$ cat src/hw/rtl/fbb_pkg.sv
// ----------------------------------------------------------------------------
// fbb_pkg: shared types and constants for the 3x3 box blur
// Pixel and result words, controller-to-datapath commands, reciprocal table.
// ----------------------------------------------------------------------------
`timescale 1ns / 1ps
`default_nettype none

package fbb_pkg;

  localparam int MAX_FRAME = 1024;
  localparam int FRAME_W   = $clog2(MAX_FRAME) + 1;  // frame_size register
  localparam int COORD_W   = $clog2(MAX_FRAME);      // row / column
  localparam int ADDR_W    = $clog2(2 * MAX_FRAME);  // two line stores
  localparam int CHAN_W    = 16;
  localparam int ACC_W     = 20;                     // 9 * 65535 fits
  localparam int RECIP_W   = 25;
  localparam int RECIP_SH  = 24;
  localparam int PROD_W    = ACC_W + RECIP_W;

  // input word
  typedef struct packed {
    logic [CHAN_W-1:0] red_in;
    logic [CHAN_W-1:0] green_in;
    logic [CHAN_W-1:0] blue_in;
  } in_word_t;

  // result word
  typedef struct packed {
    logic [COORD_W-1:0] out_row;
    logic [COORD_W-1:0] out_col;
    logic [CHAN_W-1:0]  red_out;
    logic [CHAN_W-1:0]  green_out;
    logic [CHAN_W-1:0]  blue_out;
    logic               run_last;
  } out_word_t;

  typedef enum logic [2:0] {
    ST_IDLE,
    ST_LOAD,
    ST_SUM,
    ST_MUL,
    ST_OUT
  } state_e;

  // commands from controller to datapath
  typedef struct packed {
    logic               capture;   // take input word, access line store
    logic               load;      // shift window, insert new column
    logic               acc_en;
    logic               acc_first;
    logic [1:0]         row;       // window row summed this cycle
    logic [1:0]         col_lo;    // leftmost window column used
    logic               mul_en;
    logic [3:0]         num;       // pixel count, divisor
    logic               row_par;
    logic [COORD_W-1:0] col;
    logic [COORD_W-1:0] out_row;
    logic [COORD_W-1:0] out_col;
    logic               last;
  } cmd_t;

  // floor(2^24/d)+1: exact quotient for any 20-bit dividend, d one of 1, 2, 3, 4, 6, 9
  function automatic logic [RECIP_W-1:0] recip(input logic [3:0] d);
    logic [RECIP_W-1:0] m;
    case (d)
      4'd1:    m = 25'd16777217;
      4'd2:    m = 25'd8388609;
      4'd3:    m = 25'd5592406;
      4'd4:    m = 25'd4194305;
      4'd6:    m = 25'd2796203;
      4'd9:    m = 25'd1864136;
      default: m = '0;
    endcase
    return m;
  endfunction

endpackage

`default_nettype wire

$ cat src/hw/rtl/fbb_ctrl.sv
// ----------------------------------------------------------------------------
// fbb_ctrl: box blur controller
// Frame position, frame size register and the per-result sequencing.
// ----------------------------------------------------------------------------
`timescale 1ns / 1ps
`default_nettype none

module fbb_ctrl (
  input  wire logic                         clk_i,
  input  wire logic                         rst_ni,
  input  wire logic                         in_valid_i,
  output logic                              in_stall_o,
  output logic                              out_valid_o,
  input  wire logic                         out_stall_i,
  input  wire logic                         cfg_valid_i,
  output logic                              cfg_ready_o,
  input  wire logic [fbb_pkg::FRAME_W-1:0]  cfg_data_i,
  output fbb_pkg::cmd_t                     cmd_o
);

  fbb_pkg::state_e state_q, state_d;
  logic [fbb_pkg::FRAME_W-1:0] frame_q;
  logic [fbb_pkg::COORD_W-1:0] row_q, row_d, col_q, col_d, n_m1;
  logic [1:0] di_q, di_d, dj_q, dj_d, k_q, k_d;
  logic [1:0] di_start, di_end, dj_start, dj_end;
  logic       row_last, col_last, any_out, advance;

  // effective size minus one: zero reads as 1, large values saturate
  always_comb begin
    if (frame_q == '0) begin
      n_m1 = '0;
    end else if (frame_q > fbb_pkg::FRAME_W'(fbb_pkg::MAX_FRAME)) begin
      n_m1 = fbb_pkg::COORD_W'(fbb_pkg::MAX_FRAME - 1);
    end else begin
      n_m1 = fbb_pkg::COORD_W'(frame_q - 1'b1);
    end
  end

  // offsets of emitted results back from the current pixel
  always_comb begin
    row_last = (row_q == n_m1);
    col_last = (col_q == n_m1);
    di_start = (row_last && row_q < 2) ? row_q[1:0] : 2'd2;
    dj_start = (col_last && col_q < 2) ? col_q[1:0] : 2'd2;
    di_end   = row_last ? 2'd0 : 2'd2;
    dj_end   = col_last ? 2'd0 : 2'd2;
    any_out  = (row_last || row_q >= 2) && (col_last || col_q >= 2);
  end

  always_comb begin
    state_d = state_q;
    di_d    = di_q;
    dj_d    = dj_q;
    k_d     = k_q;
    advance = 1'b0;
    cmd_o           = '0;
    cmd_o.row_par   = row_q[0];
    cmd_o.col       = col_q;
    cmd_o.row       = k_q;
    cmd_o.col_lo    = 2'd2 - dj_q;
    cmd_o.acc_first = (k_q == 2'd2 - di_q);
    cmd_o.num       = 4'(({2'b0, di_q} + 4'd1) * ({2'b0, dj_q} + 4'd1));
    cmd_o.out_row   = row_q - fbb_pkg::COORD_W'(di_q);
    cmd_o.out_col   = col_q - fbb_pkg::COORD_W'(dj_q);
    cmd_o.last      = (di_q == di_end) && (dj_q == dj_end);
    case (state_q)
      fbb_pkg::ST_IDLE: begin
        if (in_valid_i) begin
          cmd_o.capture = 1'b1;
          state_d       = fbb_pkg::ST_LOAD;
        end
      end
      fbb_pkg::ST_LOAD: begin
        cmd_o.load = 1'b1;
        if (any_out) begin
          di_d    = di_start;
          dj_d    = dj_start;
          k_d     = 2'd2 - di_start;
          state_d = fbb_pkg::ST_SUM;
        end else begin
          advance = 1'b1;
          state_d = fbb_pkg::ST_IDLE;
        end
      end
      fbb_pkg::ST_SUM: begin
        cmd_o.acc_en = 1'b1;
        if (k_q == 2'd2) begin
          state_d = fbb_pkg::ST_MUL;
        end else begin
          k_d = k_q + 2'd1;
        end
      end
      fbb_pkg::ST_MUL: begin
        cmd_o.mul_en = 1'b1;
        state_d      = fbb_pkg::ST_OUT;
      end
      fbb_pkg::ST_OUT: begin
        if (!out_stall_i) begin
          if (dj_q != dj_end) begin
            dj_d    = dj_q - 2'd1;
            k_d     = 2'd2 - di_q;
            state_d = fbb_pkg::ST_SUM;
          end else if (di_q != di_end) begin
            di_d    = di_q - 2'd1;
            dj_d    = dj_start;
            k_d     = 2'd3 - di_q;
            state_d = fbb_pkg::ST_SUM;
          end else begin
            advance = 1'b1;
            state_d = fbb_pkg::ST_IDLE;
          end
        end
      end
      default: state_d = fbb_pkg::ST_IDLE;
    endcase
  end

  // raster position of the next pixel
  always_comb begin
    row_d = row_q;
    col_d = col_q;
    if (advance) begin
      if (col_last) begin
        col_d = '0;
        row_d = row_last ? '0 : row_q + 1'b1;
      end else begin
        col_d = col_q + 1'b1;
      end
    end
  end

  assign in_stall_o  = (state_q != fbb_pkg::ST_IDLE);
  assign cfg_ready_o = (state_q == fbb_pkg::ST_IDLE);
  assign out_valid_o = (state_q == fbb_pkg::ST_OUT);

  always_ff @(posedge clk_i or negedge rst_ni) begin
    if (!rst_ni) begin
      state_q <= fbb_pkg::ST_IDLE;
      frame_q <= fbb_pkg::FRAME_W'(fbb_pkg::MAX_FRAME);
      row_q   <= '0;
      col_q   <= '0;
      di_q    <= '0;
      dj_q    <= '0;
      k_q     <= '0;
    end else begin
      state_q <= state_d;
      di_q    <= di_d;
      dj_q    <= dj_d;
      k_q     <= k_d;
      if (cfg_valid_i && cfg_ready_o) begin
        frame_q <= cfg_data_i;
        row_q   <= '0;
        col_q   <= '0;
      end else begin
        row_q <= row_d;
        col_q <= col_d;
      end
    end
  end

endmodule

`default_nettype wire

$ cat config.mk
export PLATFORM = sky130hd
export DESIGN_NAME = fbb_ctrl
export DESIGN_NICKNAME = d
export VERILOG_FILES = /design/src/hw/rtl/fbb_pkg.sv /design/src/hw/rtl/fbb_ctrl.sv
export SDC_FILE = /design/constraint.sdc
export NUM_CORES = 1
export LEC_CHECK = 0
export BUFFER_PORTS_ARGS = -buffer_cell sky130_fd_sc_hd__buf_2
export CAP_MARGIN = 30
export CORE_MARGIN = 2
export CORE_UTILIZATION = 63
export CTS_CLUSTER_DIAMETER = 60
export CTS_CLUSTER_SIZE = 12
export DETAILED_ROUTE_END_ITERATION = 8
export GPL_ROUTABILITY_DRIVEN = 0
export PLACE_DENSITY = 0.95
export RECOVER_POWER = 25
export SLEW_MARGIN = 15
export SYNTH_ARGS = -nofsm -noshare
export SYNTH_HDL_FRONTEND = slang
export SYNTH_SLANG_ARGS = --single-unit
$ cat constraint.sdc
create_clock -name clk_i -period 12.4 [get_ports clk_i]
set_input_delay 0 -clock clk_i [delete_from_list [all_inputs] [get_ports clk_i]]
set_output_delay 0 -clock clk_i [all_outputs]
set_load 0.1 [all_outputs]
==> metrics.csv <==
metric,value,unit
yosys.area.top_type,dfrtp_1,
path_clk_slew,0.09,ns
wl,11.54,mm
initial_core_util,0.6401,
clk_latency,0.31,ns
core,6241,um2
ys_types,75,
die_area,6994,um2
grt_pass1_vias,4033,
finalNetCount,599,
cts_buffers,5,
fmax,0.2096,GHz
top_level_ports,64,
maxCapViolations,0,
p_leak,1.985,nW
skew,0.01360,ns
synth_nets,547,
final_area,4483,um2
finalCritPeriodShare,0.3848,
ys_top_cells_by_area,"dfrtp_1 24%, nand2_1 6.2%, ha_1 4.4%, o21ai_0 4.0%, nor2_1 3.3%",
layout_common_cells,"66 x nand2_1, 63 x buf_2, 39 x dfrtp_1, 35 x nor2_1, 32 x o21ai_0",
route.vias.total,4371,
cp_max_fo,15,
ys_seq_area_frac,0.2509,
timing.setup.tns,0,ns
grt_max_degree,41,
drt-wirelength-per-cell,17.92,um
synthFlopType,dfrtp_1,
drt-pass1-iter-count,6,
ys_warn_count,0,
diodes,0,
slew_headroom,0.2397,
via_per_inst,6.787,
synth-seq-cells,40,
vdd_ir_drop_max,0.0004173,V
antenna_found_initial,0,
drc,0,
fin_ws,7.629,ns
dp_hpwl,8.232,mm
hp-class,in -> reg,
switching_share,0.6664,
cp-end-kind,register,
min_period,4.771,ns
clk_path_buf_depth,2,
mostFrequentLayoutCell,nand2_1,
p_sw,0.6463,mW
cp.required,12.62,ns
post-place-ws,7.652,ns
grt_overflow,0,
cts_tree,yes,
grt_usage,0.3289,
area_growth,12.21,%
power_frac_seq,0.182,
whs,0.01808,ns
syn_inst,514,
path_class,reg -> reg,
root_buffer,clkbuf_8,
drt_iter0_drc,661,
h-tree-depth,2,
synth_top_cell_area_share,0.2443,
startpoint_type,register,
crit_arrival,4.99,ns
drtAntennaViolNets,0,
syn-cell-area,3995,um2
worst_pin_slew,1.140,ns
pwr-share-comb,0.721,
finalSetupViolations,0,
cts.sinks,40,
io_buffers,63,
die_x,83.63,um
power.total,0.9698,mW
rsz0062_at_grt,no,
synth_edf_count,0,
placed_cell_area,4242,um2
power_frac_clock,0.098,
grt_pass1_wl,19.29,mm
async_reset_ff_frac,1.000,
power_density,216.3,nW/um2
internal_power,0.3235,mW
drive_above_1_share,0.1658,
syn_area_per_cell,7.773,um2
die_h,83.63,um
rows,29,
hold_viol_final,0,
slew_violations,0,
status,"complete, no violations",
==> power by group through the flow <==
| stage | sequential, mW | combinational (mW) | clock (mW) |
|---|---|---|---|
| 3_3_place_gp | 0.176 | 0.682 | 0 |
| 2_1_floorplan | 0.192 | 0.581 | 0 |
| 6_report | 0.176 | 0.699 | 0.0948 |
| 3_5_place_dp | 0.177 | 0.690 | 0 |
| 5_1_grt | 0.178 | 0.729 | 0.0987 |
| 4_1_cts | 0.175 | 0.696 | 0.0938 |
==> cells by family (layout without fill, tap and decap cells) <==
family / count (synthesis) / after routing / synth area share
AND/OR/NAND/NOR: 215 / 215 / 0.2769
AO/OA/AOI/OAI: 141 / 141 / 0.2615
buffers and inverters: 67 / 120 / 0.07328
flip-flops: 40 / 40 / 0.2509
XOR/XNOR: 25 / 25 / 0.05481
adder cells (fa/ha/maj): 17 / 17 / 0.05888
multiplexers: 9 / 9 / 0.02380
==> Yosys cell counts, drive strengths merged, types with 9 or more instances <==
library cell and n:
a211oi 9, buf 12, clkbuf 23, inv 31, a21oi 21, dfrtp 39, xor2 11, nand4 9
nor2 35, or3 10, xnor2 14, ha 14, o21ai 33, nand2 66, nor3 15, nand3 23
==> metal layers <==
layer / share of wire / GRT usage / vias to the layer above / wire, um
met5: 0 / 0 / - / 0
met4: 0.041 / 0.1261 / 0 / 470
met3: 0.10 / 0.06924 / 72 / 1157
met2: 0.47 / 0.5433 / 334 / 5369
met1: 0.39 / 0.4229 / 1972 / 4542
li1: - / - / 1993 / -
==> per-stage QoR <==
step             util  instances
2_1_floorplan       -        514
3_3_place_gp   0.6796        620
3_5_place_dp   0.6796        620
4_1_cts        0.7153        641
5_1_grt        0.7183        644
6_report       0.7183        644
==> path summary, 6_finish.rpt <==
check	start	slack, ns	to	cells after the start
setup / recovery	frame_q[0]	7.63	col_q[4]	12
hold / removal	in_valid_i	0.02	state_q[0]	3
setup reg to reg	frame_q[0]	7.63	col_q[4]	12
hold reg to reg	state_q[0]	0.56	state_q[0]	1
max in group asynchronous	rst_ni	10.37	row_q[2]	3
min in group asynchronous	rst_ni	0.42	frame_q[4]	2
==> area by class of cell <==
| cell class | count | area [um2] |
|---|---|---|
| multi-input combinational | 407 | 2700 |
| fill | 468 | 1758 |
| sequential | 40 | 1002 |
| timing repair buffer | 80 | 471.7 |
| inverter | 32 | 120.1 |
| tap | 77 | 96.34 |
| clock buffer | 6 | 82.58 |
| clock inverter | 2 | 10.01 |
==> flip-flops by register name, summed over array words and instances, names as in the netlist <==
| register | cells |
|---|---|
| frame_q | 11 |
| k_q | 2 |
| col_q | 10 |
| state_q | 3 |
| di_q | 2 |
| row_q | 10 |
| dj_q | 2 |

> **To do**: If a line in the records above includes the string "family", copy it.

> **Output for this exercise**:
==> cells by family (layout without fill, tap and decap cells) <==
family / count (synthesis) / after routing / synth area share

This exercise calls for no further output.